*Exercise*
Each record beneath this line should be returned exactly as it is.

*Material shown*
· · · · · · ·

This design comes from an exercise in tuning for small area, a short achievable clock period and few clock cycles on the open sky130 flow, not from production work. Function was checked by simulation only, so behaviour that the tests miss may differ from the original. Power figures rest on the tool's default switching activity, not on a simulated workload.

## pov_core
module pov_core (
    input  wire        clk,
    input  wire        rst,           
    input  wire        cmd_valid,
    input  wire [39:0] cmd_word,
    output reg         cmd_ready,
    output reg         resp_valid,
    output wire [7:0]  resp_code,
    input  wire        tick_valid,
    output reg         tick_ready,
    output reg         led_data,
    output reg         led_clk,
    output reg         led_latch,
    output wire        led_oe,
    output reg  [3:0]  coil,
    output reg  [31:0] step_delay_ms,
    output reg         timer_armed
);
    assign led_oe = 1'b0;
    reg [127:0] ring;           
    reg [3:0]   rot;
    reg         clr;            
    reg [3:0]   write_end, read_front, read_back;
    reg [4:0]   pixel_step;     
    reg         pwrap;          
    reg         pb2;            
    reg [4:0]   highlighted;
    reg         underrun, dneg;
    reg [2:0]   phase_index;
    reg [3:0]   fsh;            
    reg [3:0]   bsh;            
    wire        halted = ~timer_armed;
    reg         busy;
    reg [3:0]   cyc;
    reg         tgo;            
    reg [6:0]   sh;
    reg         cw;             
    reg [3:0]   cnext;          
    reg         p_ophz;         
    reg [2:0]   p_op;           
    reg         p_zx;           
    reg         p_zf;           
    reg         p_zb1;          
    reg         p_z0h;          
    reg         p_a0;           
  ...
For scale: ~940 cells after synthesis, about 310 flip-flops, ~11000 µm² of cells after synthesis.
Settings: LEC_CHECK=0, CAP_MARGIN=20, CORE_MARGIN=2, CORE_UTILIZATION=40, CTS_CLUSTER_DIAMETER=100, CTS_CLUSTER_SIZE=25, PLACE_DENSITY=0.6, SETUP_SLACK_MARGIN=4.0, SLEW_MARGIN=20; clock period 6.5 ns.
standard.sh (not shown) runs the stock make flow with config.mk's settings and CLKGATE_MAP_FILE= SYNTH_SCRIPT=/design/flow/synth_recipe.tcl, a recipe that flattens the netlist after the stock synthesis.
==> flow/flow/run.sh <==
#!/bin/bash
# The standard layout (the standard.sh), with every input and output
# port buffered by a plain buffer cell instead of the default choice.
set -e
export BUFFER_PORTS_ARGS="-buffer_cell sky130_fd_sc_hd__buf_1"
bash standard.sh > standard.log 2>&1
The starting point ran to the end with no violations.
Testbench counts at the start, summed over its fixed seeds: cycles 61,472.
Then changed:
==> flow/run.sh (new file) <==
#!/bin/bash
# synth_recipe.tcl (not shown) runs the flow's synth.tcl, then flattens the netlist and writes it again
# the make line also repeats each setting of config.mk as NAME=value (left out here)
make -C /OpenROAD-flow-scripts/flow DESIGN_CONFIG=/design/flow/config.mk WORK_HOME=/design/flow/orfs CLKGATE_MAP_FILE= SYNTH_SCRIPT=/design/flow/synth_recipe.tcl finish
--- a/flow/config.mk
+++ b/flow/config.mk
@@ -10,6 +10,4 @@
 export CORE_UTILIZATION = 40
-export CTS_CLUSTER_DIAMETER = 100
-export CTS_CLUSTER_SIZE = 25
 export PLACE_DENSITY = 0.6
-export SETUP_SLACK_MARGIN = 4.0
+export SETUP_SLACK_MARGIN = 4.15
 export SLEW_MARGIN = 20
removed: flow/flow/run.sh
removed: flow/standard.sh
=>
- clock-buffer cell count came out higher by 24
- power grows by 20%
- via count came out higher by 2.9%
- combinational power goes up by 9.9%

* * *

Setup of run A:
pov_core again, from the RTL that the note above started with.
clock: 6.5 ns
lec_check: 0
cap_margin: 20
core_margin: 2
core_utilization: 40
place_density: 0.6
setup_slack_margin: 4.15
slew_margin: 20
==> flow/flow/run.sh <==
#!/bin/bash
# The standard layout (the standard.sh), with every input and output
# port buffered by a plain buffer cell instead of the default choice.
set -e
export BUFFER_PORTS_ARGS="-buffer_cell sky130_fd_sc_hd__buf_1"
bash standard.sh > standard.log 2>&1
Testbench counts of run A, summed over its fixed seeds: cycles 61,472.
#### Input delta (run B over run A)
==> flow/flow/run.sh <==
#!/bin/bash
# The standard layout (the standard.sh), with every input and output
# port buffered by a plain buffer cell instead of the default choice.
set -e
export BUFFER_PORTS_ARGS="-buffer_cell sky130_fd_sc_hd__buf_2"
bash standard.sh > standard.log 2>&1
Notes after the runs:
Run B ended with more worst slew slack as a fraction of its limit than run A. | design area | run B vs run A | about 2.8% higher |. Delta (run B minus run A): number of vias after detailed routing now larger, hold slack stayed essentially flat, area share of buffers outside the clock network went up by 2.3 points.
Relative to run B, the following input files were edited for run C:
- putting TNS_END_PERCENT at 0 where nothing was set
- putting CTS_CLUSTER_DIAMETER at 100 where nothing was set
- swapping 4.15 for 4.0 in SETUP_SLACK_MARGIN
- putting CTS_CLUSTER_SIZE at 25 where nothing was set
==> flow/flow/run.sh <==
#!/bin/bash
# The standard layout (the standard.sh), with every input and output
# port buffered by a plain buffer cell instead of the default choice.
set -e
export BUFFER_PORTS_ARGS="-buffer_cell sky130_fd_sc_hd__buf_1"
bash standard.sh > standard.log 2>&1
Going from run B to run C, total met2 wirelength after detailed routing shrank by a few percent.
Relative contribution of the clock network to total power sits lower in run C than in run B.
Summary of run C over run B: wire length of the first global-routing pass shrank by 4.0%; number of clock-tree buffers in the layout shrank by 50%; portion of the clock cycle consumed by the worst path in the final layout grew by 0.57 points; clock power shrank by about 40%.
Utilization after layout: run C lower than run B
diff inputs: run C => run D
- SETUP_SLACK_MARGIN changed from 4.0 to 4.15
- TNS_END_PERCENT removed (was 0)
==> flow/run.sh (new file) <==
#!/bin/bash
# synth_recipe.tcl (not shown) runs the flow's synth.tcl, then flattens the netlist and writes it again
# the make line also repeats each setting of config.mk as NAME=value (left out here)
make -C /OpenROAD-flow-scripts/flow DESIGN_CONFIG=/design/flow/config.mk WORK_HOME=/design/flow/orfs CLKGATE_MAP_FILE= SYNTH_SCRIPT=/design/flow/synth_recipe.tcl finish
removed: flow/flow/run.sh
removed: flow/standard.sh
--- outcome ---
Run D: via count is 212 higher than what run C reported.
Run D has instance count on the critical path above what run C had.
When run D is set beside run C, its worst-case headroom to the max-slew limit turns out to be 11 points larger.
Higher number of clock buffers in the layout was reported by run D, not run C.
Of run C and run D, the run reporting the higher via count of the first global-routing pass was run D.
Measured against each other, run C and run D differ in maximum fanout along the worst path, the higher figure coming from run C.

· · · · · · ·

*Result*
This design comes from an exercise in tuning for small area, a short achievable clock period and few clock cycles on the open sky130 flow, not from production work. Function was checked by simulation only, so behaviour that the tests miss may differ from the original. Power figures rest on the tool's default switching activity, not on a simulated workload.

## pov_core
module pov_core (
    input  wire        clk,
    input  wire        rst,           
    input  wire        cmd_valid,
    input  wire [39:0] cmd_word,
    output reg         cmd_ready,
    output reg         resp_valid,
    output wire [7:0]  resp_code,
    input  wire        tick_valid,
    output reg         tick_ready,
    output reg         led_data,
    output reg         led_clk,
    output reg         led_latch,
    output wire        led_oe,
    output reg  [3:0]  coil,
    output reg  [31:0] step_delay_ms,
    output reg         timer_armed
);
    assign led_oe = 1'b0;
    reg [127:0] ring;           
    reg [3:0]   rot;
    reg         clr;            
    reg [3:0]   write_end, read_front, read_back;
    reg [4:0]   pixel_step;     
    reg         pwrap;          
    reg         pb2;            
    reg [4:0]   highlighted;
    reg         underrun, dneg;
    reg [2:0]   phase_index;
    reg [3:0]   fsh;            
    reg [3:0]   bsh;            
    wire        halted = ~timer_armed;
    reg         busy;
    reg [3:0]   cyc;
    reg         tgo;            
    reg [6:0]   sh;
    reg         cw;             
    reg [3:0]   cnext;          
    reg         p_ophz;         
    reg [2:0]   p_op;           
    reg         p_zx;           
    reg         p_zf;           
    reg         p_zb1;          
    reg         p_z0h;          
    reg         p_a0;           
  ...
For scale: ~940 cells after synthesis, about 310 flip-flops, ~11000 µm² of cells after synthesis.
Settings: LEC_CHECK=0, CAP_MARGIN=20, CORE_MARGIN=2, CORE_UTILIZATION=40, CTS_CLUSTER_DIAMETER=100, CTS_CLUSTER_SIZE=25, PLACE_DENSITY=0.6, SETUP_SLACK_MARGIN=4.0, SLEW_MARGIN=20; clock period 6.5 ns.
standard.sh (not shown) runs the stock make flow with config.mk's settings and CLKGATE_MAP_FILE= SYNTH_SCRIPT=/design/flow/synth_recipe.tcl, a recipe that flattens the netlist after the stock synthesis.
==> flow/flow/run.sh <==
#!/bin/bash
# The standard layout (the standard.sh), with every input and output
# port buffered by a plain buffer cell instead of the default choice.
set -e
export BUFFER_PORTS_ARGS="-buffer_cell sky130_fd_sc_hd__buf_1"
bash standard.sh > standard.log 2>&1
The starting point ran to the end with no violations.
Testbench counts at the start, summed over its fixed seeds: cycles 61,472.
Then changed:
==> flow/run.sh (new file) <==
#!/bin/bash
# synth_recipe.tcl (not shown) runs the flow's synth.tcl, then flattens the netlist and writes it again
# the make line also repeats each setting of config.mk as NAME=value (left out here)
make -C /OpenROAD-flow-scripts/flow DESIGN_CONFIG=/design/flow/config.mk WORK_HOME=/design/flow/orfs CLKGATE_MAP_FILE= SYNTH_SCRIPT=/design/flow/synth_recipe.tcl finish
--- a/flow/config.mk
+++ b/flow/config.mk
@@ -10,6 +10,4 @@
 export CORE_UTILIZATION = 40
-export CTS_CLUSTER_DIAMETER = 100
-export CTS_CLUSTER_SIZE = 25
 export PLACE_DENSITY = 0.6
-export SETUP_SLACK_MARGIN = 4.0
+export SETUP_SLACK_MARGIN = 4.15
 export SLEW_MARGIN = 20
removed: flow/flow/run.sh
removed: flow/standard.sh
=>
- clock-buffer cell count came out higher by 24
- power grows by 20%
- via count came out higher by 2.9%
- combinational power goes up by 9.9%

* * *

Setup of run A:
pov_core again, from the RTL that the note above started with.
clock: 6.5 ns
lec_check: 0
cap_margin: 20
core_margin: 2
core_utilization: 40
place_density: 0.6
setup_slack_margin: 4.15
slew_margin: 20
==> flow/flow/run.sh <==
#!/bin/bash
# The standard layout (the standard.sh), with every input and output
# port buffered by a plain buffer cell instead of the default choice.
set -e
export BUFFER_PORTS_ARGS="-buffer_cell sky130_fd_sc_hd__buf_1"
bash standard.sh > standard.log 2>&1
Testbench counts of run A, summed over its fixed seeds: cycles 61,472.
#### Input delta (run B over run A)
==> flow/flow/run.sh <==
#!/bin/bash
# The standard layout (the standard.sh), with every input and output
# port buffered by a plain buffer cell instead of the default choice.
set -e
export BUFFER_PORTS_ARGS="-buffer_cell sky130_fd_sc_hd__buf_2"
bash standard.sh > standard.log 2>&1
Notes after the runs:
Run B ended with more worst slew slack as a fraction of its limit than run A. | design area | run B vs run A | about 2.8% higher |. Delta (run B minus run A): number of vias after detailed routing now larger, hold slack stayed essentially flat, area share of buffers outside the clock network went up by 2.3 points.
Relative to run B, the following input files were edited for run C:
- putting TNS_END_PERCENT at 0 where nothing was set
- putting CTS_CLUSTER_DIAMETER at 100 where nothing was set
- swapping 4.15 for 4.0 in SETUP_SLACK_MARGIN
- putting CTS_CLUSTER_SIZE at 25 where nothing was set
==> flow/flow/run.sh <==
#!/bin/bash
# The standard layout (the standard.sh), with every input and output
# port buffered by a plain buffer cell instead of the default choice.
set -e
export BUFFER_PORTS_ARGS="-buffer_cell sky130_fd_sc_hd__buf_1"
bash standard.sh > standard.log 2>&1
Going from run B to run C, total met2 wirelength after detailed routing shrank by a few percent.
Relative contribution of the clock network to total power sits lower in run C than in run B.
Summary of run C over run B: wire length of the first global-routing pass shrank by 4.0%; number of clock-tree buffers in the layout shrank by 50%; portion of the clock cycle consumed by the worst path in the final layout grew by 0.57 points; clock power shrank by about 40%.
Utilization after layout: run C lower than run B
diff inputs: run C => run D
- SETUP_SLACK_MARGIN changed from 4.0 to 4.15
- TNS_END_PERCENT removed (was 0)
==> flow/run.sh (new file) <==
#!/bin/bash
# synth_recipe.tcl (not shown) runs the flow's synth.tcl, then flattens the netlist and writes it again
# the make line also repeats each setting of config.mk as NAME=value (left out here)
make -C /OpenROAD-flow-scripts/flow DESIGN_CONFIG=/design/flow/config.mk WORK_HOME=/design/flow/orfs CLKGATE_MAP_FILE= SYNTH_SCRIPT=/design/flow/synth_recipe.tcl finish
removed: flow/flow/run.sh
removed: flow/standard.sh
--- outcome ---
Run D: via count is 212 higher than what run C reported.
Run D has instance count on the critical path above what run C had.
When run D is set beside run C, its worst-case headroom to the max-slew limit turns out to be 11 points larger.
Higher number of clock buffers in the layout was reported by run D, not run C.
Of run C and run D, the run reporting the higher via count of the first global-routing pass was run D.
Measured against each other, run C and run D differ in maximum fanout along the worst path, the higher figure coming from run C.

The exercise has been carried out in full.